──────── DATASET RECORDS ────────

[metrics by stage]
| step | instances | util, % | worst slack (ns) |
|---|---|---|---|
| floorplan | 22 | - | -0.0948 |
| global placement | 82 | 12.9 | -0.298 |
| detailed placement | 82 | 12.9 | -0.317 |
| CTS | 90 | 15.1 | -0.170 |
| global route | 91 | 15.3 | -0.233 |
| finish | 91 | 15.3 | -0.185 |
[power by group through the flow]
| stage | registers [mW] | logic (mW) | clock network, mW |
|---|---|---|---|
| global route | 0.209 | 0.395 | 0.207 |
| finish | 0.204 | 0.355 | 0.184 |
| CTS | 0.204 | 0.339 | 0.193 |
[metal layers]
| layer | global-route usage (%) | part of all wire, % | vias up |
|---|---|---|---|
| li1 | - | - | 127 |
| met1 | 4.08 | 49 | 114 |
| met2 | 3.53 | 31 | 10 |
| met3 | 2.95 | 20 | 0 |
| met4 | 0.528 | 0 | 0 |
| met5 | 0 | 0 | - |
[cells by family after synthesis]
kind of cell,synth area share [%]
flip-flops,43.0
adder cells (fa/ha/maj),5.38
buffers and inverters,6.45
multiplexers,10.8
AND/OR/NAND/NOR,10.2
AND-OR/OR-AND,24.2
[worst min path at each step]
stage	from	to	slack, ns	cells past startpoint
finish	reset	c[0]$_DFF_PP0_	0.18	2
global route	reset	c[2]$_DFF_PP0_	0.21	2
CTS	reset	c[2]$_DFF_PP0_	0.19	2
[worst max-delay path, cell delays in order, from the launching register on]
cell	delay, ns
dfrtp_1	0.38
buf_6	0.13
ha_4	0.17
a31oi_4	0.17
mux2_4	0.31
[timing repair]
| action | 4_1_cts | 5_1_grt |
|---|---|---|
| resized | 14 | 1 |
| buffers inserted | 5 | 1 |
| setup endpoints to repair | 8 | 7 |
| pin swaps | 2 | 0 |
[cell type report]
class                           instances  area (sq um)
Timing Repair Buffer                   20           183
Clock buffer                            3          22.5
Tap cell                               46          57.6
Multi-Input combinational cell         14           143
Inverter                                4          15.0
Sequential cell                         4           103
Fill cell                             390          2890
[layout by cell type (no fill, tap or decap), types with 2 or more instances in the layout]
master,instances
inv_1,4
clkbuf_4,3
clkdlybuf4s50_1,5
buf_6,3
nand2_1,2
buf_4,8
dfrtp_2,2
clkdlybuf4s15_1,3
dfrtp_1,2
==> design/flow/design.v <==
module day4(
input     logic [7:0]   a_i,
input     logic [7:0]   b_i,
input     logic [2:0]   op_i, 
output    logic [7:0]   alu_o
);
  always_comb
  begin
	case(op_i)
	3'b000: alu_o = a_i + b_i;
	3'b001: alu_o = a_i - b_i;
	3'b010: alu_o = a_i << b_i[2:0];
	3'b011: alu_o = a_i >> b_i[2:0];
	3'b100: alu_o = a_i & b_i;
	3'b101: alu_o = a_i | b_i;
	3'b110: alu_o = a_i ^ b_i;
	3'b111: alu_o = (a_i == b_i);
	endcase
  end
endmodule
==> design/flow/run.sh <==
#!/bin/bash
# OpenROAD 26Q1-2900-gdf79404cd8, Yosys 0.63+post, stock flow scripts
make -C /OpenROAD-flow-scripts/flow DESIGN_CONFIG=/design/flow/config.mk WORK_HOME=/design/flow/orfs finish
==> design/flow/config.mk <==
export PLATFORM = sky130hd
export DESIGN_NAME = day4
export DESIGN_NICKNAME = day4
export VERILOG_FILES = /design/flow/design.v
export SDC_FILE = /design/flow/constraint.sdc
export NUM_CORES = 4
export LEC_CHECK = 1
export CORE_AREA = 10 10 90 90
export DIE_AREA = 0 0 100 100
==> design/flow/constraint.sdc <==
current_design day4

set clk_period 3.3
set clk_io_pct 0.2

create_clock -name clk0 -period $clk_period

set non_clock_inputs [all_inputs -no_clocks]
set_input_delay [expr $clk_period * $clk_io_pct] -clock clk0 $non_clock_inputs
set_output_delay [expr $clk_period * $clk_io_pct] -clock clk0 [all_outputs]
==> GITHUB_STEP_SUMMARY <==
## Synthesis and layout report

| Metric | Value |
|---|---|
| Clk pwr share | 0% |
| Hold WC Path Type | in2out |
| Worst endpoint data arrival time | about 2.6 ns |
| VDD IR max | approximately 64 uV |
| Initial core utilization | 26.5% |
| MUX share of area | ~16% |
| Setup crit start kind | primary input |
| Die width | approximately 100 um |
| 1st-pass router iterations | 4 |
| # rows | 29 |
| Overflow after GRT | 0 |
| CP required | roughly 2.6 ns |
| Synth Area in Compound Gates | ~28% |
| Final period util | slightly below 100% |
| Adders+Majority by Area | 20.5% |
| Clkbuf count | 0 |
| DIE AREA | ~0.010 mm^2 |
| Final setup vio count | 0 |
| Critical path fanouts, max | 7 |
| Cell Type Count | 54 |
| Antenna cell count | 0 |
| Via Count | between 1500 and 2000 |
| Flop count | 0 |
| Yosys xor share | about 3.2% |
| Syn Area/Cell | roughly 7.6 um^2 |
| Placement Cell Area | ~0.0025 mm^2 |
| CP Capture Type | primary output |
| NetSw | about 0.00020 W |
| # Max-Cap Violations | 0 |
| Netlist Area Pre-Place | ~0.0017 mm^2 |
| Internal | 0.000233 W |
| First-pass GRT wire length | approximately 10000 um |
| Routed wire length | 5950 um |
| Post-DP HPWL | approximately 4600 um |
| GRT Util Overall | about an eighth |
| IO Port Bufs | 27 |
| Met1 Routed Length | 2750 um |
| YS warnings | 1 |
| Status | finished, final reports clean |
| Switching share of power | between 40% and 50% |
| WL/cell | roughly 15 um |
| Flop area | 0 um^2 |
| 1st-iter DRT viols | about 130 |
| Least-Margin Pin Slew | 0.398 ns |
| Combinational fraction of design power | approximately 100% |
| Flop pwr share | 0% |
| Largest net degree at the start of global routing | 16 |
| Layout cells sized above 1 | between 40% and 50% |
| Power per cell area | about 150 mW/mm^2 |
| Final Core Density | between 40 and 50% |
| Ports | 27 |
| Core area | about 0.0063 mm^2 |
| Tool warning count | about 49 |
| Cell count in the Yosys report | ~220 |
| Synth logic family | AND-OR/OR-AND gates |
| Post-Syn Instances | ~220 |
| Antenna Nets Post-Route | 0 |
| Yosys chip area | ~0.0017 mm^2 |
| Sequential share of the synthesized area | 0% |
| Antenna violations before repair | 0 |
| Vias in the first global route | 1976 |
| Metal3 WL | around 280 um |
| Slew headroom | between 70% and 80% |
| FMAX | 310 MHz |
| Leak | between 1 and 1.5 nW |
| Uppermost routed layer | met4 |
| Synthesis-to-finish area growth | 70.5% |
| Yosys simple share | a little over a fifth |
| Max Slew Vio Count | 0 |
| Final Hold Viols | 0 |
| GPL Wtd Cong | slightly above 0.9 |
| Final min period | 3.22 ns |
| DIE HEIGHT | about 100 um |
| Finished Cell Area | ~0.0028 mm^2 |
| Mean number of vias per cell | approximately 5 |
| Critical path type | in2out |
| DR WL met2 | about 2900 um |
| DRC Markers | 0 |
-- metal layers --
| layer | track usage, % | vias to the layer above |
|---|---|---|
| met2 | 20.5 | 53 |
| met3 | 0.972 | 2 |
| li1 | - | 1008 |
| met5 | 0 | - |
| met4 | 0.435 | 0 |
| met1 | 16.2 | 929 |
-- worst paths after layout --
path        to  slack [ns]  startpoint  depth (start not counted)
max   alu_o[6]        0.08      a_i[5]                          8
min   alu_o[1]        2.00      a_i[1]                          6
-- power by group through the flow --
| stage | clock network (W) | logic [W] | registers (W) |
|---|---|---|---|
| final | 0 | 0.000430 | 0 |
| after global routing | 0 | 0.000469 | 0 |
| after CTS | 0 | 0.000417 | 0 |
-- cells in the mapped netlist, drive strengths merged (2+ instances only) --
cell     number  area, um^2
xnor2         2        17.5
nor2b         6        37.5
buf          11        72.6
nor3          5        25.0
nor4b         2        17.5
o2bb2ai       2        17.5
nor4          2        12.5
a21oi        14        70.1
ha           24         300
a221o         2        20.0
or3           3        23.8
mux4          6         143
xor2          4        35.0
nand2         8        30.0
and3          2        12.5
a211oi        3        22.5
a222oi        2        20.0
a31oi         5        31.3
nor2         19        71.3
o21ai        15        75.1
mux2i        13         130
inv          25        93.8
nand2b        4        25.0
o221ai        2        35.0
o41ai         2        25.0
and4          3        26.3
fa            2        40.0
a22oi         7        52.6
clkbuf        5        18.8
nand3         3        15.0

────────

TASK DIRECTIONS: Display each line of the data where "reset" occurs.

THE COMPLETED TASK:
finish	reset	c[0]$_DFF_PP0_	0.18	2
global route	reset	c[2]$_DFF_PP0_	0.21	2
CTS	reset	c[2]$_DFF_PP0_	0.19	2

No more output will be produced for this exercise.